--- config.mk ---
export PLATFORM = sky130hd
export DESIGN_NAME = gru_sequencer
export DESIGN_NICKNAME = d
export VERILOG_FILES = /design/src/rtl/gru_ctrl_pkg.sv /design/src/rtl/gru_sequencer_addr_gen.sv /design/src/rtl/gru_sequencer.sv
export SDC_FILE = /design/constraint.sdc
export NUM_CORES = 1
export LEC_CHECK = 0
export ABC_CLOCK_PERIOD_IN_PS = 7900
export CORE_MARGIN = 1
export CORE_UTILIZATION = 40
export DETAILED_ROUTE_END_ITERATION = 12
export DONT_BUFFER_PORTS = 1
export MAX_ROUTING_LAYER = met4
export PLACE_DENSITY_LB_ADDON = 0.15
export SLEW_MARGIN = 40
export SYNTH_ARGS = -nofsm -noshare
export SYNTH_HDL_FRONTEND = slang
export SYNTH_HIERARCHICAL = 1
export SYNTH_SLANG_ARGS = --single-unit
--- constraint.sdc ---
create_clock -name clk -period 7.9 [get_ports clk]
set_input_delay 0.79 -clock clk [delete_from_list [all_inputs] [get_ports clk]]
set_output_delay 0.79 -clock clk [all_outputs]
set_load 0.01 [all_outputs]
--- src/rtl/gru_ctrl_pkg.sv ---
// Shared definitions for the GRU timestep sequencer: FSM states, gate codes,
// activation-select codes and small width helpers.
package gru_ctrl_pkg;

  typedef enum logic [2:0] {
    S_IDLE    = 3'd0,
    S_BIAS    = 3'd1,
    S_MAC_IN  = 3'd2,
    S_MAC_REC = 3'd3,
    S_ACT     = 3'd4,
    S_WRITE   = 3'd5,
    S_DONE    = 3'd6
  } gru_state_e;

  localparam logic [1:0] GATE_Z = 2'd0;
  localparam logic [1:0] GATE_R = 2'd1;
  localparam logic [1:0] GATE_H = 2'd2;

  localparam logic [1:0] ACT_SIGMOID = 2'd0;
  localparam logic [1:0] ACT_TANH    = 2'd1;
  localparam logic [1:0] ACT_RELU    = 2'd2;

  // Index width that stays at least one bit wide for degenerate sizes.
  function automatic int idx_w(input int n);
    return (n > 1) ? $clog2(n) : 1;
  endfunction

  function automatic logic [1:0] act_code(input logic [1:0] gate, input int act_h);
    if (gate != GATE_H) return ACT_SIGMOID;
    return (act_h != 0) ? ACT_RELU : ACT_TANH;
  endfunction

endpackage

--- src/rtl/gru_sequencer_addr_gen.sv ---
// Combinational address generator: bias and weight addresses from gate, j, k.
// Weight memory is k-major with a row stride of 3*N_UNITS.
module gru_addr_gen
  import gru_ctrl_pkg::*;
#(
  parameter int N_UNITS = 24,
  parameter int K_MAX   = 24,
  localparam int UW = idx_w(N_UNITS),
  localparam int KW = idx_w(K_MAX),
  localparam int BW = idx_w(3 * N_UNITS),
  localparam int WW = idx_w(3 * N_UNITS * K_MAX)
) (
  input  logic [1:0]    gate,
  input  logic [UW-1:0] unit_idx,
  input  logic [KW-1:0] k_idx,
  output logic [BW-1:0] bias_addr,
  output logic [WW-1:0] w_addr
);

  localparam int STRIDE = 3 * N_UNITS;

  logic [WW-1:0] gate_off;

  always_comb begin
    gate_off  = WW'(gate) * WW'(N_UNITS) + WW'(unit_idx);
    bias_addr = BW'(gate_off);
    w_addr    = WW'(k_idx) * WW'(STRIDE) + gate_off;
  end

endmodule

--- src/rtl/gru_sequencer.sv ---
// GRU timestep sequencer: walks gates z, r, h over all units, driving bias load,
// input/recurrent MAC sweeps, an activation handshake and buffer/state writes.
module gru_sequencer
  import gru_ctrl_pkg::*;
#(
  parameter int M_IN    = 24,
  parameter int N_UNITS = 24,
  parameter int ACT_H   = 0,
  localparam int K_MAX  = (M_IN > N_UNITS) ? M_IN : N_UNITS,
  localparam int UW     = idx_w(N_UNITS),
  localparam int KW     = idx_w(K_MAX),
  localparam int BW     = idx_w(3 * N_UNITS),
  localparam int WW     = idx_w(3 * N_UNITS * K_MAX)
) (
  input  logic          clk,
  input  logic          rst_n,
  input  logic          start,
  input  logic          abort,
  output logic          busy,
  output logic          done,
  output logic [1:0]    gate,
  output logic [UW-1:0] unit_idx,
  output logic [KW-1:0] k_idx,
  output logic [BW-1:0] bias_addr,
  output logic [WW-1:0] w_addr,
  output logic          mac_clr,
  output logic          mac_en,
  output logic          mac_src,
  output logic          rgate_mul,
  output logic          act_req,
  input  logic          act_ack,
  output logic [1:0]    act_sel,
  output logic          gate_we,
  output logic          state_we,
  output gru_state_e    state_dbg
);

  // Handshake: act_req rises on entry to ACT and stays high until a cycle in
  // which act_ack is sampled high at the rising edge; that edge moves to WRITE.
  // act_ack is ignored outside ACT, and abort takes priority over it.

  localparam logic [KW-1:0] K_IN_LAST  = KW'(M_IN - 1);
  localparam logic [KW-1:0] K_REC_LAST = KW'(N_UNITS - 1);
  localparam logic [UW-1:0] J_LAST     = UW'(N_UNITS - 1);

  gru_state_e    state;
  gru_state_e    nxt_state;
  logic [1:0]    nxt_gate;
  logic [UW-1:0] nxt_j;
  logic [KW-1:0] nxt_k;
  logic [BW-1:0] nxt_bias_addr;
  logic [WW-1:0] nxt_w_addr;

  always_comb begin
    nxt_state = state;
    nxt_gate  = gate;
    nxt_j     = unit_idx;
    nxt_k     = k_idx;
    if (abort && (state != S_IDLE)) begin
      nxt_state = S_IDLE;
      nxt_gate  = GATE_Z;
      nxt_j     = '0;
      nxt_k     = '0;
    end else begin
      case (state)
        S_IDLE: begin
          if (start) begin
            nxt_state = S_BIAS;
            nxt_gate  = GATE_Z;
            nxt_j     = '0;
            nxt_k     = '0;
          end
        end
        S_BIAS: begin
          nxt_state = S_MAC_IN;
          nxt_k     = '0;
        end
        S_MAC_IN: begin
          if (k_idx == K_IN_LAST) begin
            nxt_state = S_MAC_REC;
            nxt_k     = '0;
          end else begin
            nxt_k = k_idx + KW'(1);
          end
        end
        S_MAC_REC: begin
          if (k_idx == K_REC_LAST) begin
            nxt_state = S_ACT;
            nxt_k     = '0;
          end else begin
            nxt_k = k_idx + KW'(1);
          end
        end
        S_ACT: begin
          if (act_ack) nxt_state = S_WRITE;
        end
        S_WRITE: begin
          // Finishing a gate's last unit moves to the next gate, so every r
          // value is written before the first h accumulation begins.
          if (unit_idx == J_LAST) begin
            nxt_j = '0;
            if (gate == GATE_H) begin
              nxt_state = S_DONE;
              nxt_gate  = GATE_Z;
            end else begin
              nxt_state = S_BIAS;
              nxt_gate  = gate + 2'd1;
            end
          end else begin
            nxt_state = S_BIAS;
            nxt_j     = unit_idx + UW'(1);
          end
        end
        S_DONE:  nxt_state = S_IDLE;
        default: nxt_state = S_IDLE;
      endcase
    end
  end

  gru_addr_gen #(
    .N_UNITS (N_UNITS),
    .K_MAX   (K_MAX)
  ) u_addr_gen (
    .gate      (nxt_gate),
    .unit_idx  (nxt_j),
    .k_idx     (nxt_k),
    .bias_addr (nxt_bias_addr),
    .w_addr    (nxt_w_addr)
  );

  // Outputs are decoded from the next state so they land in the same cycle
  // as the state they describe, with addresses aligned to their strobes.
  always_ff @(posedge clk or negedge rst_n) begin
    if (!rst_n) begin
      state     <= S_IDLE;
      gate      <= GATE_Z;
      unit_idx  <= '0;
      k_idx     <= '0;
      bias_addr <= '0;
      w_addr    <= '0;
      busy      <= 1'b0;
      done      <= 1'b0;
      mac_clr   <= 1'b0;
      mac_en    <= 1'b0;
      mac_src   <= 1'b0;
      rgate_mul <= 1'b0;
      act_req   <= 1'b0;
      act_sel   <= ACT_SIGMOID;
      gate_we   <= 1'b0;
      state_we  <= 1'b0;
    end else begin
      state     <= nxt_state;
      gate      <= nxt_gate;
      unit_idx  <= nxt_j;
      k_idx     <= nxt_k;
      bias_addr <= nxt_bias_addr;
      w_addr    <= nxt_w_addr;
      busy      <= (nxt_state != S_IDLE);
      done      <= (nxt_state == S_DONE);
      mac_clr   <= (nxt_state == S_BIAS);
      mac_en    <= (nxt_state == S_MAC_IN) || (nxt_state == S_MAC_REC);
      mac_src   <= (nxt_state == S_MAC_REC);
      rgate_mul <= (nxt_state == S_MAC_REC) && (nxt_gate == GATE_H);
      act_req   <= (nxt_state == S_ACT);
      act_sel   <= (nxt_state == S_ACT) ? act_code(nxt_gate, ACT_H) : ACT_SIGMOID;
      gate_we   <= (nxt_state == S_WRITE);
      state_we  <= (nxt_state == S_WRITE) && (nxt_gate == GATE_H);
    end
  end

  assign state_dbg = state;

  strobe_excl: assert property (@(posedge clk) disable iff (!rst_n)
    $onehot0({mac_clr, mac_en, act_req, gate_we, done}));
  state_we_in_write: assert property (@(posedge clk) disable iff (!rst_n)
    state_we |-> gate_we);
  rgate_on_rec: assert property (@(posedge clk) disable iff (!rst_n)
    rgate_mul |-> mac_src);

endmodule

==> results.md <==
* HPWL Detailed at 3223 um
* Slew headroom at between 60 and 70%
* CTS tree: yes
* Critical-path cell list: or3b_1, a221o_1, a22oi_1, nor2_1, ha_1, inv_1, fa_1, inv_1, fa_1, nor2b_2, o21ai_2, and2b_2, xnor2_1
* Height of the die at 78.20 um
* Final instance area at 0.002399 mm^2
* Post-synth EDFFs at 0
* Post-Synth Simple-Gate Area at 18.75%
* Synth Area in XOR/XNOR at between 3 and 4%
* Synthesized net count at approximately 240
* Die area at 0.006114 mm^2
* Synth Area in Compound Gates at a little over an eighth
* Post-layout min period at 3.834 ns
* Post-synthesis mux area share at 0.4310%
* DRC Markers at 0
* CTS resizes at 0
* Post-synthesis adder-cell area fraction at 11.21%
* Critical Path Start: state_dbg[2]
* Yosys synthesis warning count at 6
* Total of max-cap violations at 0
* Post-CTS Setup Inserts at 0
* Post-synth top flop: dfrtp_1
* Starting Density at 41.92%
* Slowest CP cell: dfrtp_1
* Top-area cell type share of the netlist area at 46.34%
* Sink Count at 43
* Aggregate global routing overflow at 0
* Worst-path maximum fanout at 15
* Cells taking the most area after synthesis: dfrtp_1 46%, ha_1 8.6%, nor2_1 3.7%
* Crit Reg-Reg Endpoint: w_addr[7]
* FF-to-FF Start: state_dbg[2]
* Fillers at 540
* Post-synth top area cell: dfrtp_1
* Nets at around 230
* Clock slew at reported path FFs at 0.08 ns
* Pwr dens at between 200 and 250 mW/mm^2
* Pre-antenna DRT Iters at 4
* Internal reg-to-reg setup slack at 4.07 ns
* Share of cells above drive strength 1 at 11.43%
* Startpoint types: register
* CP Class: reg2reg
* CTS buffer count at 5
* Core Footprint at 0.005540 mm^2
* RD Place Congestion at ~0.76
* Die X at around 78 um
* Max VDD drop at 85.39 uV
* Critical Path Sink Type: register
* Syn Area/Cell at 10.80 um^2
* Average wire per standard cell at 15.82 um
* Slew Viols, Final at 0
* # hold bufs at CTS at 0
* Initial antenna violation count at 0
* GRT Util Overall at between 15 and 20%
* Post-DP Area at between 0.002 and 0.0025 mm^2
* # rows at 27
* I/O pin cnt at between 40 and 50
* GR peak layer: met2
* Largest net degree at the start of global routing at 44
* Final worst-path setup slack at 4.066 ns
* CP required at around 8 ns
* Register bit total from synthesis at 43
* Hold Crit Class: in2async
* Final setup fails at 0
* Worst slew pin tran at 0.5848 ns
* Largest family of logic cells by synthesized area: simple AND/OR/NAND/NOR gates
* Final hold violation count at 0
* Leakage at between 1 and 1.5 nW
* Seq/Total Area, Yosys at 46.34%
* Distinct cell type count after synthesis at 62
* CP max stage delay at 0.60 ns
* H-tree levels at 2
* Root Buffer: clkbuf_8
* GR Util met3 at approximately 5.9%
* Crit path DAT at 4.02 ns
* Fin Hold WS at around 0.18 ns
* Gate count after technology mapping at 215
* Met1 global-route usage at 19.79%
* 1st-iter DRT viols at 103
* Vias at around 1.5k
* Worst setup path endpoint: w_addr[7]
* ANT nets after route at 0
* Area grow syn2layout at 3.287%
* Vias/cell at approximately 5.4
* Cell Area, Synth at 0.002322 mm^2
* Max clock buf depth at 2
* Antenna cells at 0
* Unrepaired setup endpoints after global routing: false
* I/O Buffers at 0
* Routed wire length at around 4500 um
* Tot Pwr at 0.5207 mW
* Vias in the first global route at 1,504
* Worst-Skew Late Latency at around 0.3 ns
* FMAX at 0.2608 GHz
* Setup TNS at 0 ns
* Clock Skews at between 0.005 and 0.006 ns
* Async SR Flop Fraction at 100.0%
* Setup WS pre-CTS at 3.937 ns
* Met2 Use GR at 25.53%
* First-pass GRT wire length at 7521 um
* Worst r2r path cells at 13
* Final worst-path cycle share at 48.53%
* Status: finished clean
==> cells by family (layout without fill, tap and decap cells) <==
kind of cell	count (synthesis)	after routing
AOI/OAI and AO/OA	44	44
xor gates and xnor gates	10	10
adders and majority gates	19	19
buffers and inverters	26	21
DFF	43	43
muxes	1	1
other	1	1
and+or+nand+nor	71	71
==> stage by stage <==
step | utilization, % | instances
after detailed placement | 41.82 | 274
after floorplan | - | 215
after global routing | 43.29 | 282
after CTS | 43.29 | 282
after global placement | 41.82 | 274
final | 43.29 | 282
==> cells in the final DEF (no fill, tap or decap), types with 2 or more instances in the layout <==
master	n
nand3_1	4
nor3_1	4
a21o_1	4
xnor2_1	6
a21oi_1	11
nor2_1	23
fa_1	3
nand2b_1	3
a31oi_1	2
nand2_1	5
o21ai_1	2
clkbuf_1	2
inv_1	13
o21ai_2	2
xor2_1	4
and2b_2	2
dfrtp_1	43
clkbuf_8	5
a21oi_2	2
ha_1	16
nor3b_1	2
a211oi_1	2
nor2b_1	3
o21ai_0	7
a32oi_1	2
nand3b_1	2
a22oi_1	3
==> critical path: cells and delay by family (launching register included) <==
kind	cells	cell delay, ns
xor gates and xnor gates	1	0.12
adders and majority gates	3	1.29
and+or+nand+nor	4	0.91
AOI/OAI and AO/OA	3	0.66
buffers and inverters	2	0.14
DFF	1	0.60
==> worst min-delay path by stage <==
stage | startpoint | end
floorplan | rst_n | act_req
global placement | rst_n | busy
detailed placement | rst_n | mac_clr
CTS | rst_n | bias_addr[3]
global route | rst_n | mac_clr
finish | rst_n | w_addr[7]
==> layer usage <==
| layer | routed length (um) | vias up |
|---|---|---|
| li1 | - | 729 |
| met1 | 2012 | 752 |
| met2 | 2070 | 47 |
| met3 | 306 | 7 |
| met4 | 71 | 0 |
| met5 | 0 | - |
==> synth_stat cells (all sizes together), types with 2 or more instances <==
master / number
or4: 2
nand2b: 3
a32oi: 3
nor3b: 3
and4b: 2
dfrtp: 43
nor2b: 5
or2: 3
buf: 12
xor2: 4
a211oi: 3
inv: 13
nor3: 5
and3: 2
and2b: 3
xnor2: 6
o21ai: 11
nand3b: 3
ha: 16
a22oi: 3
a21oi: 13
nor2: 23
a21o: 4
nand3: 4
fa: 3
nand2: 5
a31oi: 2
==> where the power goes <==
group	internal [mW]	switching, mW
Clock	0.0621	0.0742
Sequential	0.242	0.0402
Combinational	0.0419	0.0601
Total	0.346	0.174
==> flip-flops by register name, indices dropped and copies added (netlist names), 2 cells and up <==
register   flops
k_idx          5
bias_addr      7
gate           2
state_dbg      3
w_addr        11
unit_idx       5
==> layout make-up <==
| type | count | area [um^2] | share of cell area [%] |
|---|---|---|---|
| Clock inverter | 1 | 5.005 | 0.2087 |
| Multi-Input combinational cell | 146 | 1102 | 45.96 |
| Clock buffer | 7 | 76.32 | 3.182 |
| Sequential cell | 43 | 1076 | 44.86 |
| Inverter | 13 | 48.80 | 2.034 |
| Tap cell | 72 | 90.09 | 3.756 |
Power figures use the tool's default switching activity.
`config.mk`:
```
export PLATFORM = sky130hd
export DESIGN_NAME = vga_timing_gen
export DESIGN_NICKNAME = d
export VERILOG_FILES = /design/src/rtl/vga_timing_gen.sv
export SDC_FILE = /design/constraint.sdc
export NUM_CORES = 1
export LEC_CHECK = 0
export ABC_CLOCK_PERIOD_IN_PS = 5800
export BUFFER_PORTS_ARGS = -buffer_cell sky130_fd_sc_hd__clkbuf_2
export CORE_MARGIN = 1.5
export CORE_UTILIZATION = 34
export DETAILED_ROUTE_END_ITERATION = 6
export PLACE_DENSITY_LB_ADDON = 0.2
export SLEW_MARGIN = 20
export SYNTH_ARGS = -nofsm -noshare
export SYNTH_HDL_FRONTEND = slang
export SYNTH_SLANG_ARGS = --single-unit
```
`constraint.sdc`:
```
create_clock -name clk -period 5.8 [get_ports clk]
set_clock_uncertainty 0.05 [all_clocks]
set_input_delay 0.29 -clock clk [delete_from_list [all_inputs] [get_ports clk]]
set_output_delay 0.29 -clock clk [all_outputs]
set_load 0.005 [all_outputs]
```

==================================================

▶ _EXERCISE GOAL_
Everything from the line containing "1102 | 45.96 |" down to the last line of the entries is to be returned exactly, both ends included, and nothing beyond it.

▶ _WRITTEN ANSWER_
| Multi-Input combinational cell | 146 | 1102 | 45.96 |
| Clock buffer | 7 | 76.32 | 3.182 |
| Sequential cell | 43 | 1076 | 44.86 |
| Inverter | 13 | 48.80 | 2.034 |
| Tap cell | 72 | 90.09 | 3.756 |
Power figures use the tool's default switching activity.
`config.mk`:
```
export PLATFORM = sky130hd
export DESIGN_NAME = vga_timing_gen
export DESIGN_NICKNAME = d
export VERILOG_FILES = /design/src/rtl/vga_timing_gen.sv
export SDC_FILE = /design/constraint.sdc
export NUM_CORES = 1
export LEC_CHECK = 0
export ABC_CLOCK_PERIOD_IN_PS = 5800
export BUFFER_PORTS_ARGS = -buffer_cell sky130_fd_sc_hd__clkbuf_2
export CORE_MARGIN = 1.5
export CORE_UTILIZATION = 34
export DETAILED_ROUTE_END_ITERATION = 6
export PLACE_DENSITY_LB_ADDON = 0.2
export SLEW_MARGIN = 20
export SYNTH_ARGS = -nofsm -noshare
export SYNTH_HDL_FRONTEND = slang
export SYNTH_SLANG_ARGS = --single-unit
```
`constraint.sdc`:
```
create_clock -name clk -period 5.8 [get_ports clk]
set_clock_uncertainty 0.05 [all_clocks]
set_input_delay 0.29 -clock clk [delete_from_list [all_inputs] [get_ports clk]]
set_output_delay 0.29 -clock clk [all_outputs]
set_load 0.005 [all_outputs]
```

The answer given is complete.